[Start of section]

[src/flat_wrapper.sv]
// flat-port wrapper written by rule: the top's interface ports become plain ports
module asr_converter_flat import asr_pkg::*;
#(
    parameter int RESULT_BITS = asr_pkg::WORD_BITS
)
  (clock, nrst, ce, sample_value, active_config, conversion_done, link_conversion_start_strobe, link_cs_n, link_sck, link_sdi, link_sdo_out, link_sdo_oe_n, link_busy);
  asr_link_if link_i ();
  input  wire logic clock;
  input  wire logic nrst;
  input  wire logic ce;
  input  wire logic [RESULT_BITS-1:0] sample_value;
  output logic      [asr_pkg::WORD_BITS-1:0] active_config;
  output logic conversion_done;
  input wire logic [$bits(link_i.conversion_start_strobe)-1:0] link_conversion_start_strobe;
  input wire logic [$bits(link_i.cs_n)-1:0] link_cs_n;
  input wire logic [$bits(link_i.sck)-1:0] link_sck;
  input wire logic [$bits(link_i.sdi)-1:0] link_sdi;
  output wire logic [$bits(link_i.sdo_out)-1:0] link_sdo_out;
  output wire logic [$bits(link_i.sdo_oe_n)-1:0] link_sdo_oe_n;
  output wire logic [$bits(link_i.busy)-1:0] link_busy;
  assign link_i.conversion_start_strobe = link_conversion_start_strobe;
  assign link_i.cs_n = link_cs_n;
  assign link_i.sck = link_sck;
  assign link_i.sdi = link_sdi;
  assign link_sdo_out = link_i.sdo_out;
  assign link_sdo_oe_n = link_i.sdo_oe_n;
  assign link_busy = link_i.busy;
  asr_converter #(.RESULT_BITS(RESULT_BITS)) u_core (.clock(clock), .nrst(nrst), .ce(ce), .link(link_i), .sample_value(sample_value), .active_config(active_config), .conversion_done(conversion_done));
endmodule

[End of section]
[Start of section]

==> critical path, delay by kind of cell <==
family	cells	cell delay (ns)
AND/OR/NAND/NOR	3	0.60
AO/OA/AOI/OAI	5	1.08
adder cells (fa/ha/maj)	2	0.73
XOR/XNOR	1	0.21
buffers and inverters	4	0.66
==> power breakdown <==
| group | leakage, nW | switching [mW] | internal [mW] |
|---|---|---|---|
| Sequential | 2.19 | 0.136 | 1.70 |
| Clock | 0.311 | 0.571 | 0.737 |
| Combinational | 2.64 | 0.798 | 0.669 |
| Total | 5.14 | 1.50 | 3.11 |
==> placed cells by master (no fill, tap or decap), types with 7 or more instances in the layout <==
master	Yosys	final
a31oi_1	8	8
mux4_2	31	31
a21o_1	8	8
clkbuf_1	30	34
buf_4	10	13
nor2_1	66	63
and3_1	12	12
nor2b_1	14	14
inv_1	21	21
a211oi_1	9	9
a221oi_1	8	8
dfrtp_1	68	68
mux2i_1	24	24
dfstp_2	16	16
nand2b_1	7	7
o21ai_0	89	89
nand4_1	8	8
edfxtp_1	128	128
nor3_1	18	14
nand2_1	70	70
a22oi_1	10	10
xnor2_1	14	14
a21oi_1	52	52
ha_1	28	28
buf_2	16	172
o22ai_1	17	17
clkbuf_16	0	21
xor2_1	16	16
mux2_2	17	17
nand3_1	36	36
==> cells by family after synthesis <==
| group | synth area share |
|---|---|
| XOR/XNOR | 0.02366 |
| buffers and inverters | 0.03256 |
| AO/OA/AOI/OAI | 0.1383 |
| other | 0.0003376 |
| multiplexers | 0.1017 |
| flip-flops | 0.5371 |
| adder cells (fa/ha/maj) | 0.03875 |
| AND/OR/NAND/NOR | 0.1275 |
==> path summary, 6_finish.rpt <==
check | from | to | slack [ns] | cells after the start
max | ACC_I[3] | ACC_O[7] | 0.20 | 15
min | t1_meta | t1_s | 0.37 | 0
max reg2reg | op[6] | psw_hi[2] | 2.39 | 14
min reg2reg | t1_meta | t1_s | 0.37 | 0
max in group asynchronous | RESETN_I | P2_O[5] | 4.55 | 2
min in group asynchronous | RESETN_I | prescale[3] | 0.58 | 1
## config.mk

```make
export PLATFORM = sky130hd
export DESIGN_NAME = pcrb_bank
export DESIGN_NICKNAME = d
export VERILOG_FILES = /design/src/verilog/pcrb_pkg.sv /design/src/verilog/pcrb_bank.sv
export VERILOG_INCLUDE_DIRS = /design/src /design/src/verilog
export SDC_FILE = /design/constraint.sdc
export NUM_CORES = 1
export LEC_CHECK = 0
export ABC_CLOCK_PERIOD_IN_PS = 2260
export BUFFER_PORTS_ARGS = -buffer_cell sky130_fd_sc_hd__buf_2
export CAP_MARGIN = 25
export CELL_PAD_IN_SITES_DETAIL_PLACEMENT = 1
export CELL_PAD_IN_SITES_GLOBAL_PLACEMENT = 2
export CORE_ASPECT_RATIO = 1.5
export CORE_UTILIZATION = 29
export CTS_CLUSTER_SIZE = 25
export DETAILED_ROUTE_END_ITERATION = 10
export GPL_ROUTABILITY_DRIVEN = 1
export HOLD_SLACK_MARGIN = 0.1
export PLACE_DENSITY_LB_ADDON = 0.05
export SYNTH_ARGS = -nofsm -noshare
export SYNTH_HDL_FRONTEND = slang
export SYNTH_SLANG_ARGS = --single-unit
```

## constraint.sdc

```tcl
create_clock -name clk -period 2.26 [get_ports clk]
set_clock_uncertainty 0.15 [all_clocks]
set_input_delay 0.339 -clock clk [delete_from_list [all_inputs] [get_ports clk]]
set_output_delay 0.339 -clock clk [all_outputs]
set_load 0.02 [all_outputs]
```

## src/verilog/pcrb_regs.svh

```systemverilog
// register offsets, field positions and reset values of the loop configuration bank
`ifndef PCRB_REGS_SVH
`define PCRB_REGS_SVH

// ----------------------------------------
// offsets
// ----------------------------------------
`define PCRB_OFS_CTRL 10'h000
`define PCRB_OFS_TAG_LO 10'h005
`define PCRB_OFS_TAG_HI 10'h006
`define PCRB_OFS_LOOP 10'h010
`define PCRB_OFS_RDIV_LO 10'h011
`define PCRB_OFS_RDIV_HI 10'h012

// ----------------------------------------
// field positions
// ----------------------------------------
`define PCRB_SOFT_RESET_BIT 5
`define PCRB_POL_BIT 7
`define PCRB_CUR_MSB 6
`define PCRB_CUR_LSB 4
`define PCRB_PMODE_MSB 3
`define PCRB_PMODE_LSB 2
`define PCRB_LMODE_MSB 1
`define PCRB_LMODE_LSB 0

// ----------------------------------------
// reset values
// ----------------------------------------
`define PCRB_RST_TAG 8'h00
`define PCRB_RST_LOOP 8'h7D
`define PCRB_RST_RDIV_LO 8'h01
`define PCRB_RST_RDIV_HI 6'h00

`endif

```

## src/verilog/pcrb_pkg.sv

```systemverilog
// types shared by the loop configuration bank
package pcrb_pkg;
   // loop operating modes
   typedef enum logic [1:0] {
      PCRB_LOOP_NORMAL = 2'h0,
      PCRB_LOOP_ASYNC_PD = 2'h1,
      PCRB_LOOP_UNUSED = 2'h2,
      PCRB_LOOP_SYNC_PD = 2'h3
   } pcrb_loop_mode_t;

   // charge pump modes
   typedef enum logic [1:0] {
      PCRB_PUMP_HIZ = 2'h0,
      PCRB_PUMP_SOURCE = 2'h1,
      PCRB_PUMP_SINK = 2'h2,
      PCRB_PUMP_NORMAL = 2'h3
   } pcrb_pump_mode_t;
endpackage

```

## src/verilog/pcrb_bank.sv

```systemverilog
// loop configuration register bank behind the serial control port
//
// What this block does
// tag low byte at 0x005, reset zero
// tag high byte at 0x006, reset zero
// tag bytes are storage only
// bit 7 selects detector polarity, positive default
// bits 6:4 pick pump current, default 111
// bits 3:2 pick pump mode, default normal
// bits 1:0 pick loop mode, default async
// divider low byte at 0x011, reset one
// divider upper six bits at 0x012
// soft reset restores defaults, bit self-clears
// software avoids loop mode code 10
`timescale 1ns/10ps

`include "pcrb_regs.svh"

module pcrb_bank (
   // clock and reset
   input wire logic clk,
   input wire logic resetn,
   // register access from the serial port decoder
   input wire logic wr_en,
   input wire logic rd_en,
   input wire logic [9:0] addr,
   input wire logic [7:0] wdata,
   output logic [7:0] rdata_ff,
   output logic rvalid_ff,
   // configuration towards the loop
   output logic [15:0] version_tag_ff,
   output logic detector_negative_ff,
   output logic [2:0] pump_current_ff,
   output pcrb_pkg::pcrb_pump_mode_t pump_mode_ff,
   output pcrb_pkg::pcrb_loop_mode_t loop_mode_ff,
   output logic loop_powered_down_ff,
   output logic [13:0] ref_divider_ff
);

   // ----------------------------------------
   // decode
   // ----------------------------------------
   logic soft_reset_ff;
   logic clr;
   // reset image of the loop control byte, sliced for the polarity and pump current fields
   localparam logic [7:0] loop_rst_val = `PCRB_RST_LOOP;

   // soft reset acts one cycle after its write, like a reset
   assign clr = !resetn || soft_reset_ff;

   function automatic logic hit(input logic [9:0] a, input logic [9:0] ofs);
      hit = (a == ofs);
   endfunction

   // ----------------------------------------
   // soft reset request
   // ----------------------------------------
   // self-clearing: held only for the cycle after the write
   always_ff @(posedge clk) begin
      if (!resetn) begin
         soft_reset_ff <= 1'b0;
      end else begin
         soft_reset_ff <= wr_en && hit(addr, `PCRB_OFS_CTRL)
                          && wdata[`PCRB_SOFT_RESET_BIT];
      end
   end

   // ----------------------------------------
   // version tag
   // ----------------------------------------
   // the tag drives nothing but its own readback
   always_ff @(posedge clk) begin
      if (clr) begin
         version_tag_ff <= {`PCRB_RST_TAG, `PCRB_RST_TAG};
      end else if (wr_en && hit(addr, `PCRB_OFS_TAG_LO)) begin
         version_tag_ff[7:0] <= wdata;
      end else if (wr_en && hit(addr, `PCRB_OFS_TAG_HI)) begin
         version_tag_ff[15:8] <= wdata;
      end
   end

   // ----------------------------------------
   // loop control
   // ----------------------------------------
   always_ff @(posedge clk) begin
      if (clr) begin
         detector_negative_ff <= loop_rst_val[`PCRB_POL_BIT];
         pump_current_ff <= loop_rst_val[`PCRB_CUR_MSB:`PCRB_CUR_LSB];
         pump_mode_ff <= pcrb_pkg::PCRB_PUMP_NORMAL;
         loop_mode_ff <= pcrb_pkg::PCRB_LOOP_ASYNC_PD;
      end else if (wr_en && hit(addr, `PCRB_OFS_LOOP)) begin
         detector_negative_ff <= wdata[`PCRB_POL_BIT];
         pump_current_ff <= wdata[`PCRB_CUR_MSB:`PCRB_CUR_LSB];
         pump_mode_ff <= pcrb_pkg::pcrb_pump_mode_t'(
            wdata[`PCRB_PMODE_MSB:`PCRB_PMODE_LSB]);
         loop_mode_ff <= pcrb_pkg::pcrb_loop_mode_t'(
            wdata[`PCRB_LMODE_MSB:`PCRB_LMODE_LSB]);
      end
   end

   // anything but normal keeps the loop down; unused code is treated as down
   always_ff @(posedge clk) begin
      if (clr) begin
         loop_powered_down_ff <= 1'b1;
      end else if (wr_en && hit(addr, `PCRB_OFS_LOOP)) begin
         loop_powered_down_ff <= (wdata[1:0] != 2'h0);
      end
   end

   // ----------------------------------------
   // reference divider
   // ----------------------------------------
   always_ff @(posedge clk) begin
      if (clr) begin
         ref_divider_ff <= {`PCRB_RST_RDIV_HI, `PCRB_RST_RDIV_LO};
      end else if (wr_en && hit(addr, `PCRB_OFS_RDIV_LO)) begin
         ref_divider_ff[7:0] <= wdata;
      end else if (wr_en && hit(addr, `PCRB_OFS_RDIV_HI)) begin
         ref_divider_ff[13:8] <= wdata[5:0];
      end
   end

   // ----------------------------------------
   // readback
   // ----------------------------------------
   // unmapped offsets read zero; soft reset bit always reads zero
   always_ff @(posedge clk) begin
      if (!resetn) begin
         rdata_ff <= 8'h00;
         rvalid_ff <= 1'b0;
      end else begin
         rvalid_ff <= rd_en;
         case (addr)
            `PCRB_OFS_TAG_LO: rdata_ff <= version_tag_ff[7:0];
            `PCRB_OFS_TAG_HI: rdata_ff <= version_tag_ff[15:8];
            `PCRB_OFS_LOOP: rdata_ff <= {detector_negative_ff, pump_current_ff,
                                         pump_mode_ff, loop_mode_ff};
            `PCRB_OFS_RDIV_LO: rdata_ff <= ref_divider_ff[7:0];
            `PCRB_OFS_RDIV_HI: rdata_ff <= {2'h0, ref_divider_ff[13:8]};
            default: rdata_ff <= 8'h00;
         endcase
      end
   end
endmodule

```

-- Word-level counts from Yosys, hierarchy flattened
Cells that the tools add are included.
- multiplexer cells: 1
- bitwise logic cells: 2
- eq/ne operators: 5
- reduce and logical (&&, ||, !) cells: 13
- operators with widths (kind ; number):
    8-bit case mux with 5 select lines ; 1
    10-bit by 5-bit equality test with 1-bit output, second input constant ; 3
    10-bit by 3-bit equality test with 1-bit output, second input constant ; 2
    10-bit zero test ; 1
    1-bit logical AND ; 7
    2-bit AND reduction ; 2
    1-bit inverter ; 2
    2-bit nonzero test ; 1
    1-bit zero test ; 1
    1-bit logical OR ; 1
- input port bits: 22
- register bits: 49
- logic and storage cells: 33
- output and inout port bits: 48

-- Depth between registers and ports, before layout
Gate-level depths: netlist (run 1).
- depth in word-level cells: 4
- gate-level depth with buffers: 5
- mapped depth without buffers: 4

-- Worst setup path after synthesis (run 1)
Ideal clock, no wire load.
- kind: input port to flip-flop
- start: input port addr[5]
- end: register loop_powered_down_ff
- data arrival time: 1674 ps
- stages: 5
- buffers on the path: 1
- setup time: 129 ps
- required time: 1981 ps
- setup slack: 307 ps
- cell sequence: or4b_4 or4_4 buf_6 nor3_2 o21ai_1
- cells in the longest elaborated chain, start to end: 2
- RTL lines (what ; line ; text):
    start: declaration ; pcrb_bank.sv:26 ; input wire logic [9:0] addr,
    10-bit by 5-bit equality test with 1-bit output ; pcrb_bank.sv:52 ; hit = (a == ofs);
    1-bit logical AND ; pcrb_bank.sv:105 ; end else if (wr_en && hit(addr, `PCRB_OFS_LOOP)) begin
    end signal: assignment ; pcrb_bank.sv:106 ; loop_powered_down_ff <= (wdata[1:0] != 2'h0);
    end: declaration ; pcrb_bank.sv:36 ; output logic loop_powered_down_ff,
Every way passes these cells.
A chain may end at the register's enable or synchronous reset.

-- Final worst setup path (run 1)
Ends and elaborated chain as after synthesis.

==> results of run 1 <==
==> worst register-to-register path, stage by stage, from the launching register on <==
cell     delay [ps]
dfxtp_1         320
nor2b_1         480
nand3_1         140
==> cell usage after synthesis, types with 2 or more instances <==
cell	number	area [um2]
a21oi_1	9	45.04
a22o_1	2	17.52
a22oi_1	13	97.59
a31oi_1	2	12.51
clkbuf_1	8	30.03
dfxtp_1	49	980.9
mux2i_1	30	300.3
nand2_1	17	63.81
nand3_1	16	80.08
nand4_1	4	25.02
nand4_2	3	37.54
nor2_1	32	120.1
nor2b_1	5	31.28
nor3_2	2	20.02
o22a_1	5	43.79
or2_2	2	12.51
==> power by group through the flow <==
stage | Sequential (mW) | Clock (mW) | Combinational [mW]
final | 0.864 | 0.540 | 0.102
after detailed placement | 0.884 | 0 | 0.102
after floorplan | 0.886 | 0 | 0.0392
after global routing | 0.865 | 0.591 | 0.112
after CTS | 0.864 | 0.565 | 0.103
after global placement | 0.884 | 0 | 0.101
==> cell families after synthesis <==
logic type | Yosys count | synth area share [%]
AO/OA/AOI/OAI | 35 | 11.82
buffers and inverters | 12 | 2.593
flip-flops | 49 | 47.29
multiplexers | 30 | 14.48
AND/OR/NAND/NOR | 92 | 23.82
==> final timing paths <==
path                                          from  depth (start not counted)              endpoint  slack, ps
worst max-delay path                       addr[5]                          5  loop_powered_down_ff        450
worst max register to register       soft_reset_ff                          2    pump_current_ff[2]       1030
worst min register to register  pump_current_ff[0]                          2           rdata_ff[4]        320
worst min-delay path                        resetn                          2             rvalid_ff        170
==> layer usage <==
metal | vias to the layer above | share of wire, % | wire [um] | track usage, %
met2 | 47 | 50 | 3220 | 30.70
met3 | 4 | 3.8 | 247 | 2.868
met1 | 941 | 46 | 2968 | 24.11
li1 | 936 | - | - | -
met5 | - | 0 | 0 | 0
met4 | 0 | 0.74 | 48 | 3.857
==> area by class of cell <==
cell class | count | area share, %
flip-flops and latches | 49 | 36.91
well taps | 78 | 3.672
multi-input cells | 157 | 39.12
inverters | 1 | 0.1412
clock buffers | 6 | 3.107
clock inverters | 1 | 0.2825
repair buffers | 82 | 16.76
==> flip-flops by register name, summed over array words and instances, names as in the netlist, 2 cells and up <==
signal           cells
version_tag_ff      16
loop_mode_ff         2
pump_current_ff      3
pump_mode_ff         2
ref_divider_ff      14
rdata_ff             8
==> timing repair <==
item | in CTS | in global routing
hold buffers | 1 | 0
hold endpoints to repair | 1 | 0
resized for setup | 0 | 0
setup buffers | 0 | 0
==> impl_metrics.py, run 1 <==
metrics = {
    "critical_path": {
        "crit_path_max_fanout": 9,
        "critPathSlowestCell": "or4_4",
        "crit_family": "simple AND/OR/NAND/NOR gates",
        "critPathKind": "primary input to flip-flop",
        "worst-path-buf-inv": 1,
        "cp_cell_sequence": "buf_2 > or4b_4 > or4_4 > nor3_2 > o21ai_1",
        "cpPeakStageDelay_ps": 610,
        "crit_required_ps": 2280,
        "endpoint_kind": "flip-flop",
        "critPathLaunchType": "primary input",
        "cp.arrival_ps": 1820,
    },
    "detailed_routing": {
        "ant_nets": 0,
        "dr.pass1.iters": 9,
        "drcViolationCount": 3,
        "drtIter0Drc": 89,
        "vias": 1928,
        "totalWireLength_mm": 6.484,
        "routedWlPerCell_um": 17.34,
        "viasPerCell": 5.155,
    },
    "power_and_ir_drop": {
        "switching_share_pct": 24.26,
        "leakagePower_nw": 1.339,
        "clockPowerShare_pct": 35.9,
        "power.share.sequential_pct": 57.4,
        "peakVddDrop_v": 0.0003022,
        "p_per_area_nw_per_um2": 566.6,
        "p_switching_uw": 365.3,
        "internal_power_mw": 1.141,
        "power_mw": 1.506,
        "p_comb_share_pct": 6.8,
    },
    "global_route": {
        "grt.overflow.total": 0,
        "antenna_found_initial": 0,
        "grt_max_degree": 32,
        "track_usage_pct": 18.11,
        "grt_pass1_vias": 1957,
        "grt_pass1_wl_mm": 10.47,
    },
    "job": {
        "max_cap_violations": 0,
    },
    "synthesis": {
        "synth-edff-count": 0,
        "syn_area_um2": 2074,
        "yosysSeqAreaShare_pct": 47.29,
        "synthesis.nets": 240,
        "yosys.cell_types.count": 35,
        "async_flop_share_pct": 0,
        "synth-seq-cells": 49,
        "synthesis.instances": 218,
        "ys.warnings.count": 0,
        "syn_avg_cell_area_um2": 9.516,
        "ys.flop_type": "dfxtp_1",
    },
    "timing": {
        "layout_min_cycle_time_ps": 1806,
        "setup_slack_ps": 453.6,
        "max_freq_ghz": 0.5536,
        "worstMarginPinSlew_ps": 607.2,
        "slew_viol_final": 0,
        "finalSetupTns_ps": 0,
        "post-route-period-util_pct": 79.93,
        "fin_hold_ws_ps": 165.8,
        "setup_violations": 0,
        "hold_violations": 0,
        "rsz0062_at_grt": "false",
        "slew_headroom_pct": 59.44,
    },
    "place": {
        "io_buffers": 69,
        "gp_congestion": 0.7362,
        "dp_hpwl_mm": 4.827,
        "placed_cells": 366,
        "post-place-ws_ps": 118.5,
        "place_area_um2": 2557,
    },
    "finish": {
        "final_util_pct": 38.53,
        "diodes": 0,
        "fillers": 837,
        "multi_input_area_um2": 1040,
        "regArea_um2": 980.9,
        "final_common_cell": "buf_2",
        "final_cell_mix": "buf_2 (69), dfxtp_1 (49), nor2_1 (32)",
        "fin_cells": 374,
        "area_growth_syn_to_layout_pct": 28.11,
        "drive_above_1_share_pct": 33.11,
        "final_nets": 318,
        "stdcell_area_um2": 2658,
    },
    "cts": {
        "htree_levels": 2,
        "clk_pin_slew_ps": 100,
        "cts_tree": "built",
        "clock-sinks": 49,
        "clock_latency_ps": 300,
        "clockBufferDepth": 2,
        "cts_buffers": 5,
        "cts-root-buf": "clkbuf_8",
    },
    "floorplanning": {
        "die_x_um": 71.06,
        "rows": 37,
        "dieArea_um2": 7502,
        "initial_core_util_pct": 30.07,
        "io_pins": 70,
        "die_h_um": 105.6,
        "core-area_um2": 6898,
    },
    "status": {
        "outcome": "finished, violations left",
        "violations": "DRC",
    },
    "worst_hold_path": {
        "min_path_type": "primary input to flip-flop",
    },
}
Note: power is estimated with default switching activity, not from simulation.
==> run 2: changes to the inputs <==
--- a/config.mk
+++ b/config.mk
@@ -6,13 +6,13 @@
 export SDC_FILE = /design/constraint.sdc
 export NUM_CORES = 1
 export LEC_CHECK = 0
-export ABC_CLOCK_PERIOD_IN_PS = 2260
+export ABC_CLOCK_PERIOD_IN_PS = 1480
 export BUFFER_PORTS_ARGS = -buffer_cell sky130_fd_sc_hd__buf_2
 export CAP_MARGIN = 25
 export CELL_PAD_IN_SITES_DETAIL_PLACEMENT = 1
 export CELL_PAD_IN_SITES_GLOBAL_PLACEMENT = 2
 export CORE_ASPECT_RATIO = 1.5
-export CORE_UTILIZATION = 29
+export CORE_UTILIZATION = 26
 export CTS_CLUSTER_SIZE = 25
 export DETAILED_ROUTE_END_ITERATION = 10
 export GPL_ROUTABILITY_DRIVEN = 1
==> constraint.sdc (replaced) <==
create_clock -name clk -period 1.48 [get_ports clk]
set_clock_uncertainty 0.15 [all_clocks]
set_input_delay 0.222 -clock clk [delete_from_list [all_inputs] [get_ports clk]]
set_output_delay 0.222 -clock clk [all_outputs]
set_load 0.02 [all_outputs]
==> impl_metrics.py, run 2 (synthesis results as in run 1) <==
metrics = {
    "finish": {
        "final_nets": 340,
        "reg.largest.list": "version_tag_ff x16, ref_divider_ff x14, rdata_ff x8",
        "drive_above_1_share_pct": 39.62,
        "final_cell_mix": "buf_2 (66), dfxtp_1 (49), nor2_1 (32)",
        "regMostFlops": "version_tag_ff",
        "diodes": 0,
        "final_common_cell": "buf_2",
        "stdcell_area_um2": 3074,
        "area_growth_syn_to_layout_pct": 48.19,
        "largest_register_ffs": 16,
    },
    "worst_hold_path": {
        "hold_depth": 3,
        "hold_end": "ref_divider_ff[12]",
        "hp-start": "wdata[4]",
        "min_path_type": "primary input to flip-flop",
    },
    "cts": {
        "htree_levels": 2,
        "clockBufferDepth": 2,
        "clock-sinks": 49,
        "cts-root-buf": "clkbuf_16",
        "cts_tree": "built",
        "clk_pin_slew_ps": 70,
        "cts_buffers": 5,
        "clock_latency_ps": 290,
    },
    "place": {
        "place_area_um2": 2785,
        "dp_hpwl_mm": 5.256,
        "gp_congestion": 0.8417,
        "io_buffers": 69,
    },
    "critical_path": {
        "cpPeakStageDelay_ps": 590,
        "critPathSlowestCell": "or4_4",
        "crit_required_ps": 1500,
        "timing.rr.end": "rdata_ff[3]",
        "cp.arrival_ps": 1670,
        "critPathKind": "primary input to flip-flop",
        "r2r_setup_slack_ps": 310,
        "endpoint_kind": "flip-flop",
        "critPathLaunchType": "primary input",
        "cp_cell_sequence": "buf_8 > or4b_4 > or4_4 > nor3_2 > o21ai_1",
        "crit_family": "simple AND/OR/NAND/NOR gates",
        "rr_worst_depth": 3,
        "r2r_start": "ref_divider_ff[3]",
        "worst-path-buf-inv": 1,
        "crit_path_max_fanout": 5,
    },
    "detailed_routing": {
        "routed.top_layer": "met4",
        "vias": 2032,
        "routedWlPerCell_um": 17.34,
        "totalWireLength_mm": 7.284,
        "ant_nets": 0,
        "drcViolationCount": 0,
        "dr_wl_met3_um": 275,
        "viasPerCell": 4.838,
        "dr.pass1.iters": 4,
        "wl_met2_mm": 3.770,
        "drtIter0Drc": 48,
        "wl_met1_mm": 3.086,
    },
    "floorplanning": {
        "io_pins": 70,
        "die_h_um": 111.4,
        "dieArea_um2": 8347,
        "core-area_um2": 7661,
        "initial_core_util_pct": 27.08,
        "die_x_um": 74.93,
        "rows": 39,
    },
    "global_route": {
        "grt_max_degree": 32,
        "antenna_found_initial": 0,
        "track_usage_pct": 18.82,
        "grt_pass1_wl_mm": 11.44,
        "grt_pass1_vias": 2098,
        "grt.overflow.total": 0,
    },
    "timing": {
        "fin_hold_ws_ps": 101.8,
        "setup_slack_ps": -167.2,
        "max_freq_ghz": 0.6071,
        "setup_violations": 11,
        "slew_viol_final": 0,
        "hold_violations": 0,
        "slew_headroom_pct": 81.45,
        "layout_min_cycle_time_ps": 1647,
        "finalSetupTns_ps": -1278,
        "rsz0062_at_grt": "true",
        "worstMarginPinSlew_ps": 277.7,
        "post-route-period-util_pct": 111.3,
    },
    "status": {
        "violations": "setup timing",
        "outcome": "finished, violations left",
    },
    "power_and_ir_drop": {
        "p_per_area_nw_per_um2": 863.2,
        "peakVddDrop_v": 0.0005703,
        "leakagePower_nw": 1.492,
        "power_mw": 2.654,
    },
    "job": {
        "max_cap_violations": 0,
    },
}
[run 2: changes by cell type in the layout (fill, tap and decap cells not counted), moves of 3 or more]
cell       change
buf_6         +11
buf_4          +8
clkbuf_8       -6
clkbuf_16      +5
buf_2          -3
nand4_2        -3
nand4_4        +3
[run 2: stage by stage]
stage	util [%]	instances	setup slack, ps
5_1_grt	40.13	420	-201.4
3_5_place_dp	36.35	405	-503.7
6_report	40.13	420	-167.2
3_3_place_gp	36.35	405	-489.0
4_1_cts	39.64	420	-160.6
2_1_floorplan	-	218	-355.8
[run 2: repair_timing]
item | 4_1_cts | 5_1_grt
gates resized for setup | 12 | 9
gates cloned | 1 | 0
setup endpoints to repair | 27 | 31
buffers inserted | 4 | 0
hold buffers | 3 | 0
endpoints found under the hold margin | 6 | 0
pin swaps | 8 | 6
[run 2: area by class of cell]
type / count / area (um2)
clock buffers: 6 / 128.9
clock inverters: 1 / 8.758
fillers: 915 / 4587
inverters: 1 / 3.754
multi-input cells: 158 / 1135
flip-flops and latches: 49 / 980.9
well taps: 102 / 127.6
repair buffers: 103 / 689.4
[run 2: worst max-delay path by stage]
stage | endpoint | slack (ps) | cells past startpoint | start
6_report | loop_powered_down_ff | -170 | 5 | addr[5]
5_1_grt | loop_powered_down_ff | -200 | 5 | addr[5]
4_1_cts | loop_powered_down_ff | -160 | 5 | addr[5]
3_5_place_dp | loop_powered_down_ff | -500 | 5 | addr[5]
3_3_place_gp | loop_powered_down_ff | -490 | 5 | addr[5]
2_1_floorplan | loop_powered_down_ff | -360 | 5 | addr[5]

[End of section]

EXERCISE DETAILS:
Give back precisely the lines above that start at the line containing "2-bit AND reduction ; 2" and end at the line containing "- end: register loop_powered_down_ff", inclusive. No other lines belong in the output.

RESULT:
    2-bit AND reduction ; 2
    1-bit inverter ; 2
    2-bit nonzero test ; 1
    1-bit zero test ; 1
    1-bit logical OR ; 1
- input port bits: 22
- register bits: 49
- logic and storage cells: 33
- output and inout port bits: 48

-- Depth between registers and ports, before layout
Gate-level depths: netlist (run 1).
- depth in word-level cells: 4
- gate-level depth with buffers: 5
- mapped depth without buffers: 4

-- Worst setup path after synthesis (run 1)
Ideal clock, no wire load.
- kind: input port to flip-flop
- start: input port addr[5]
- end: register loop_powered_down_ff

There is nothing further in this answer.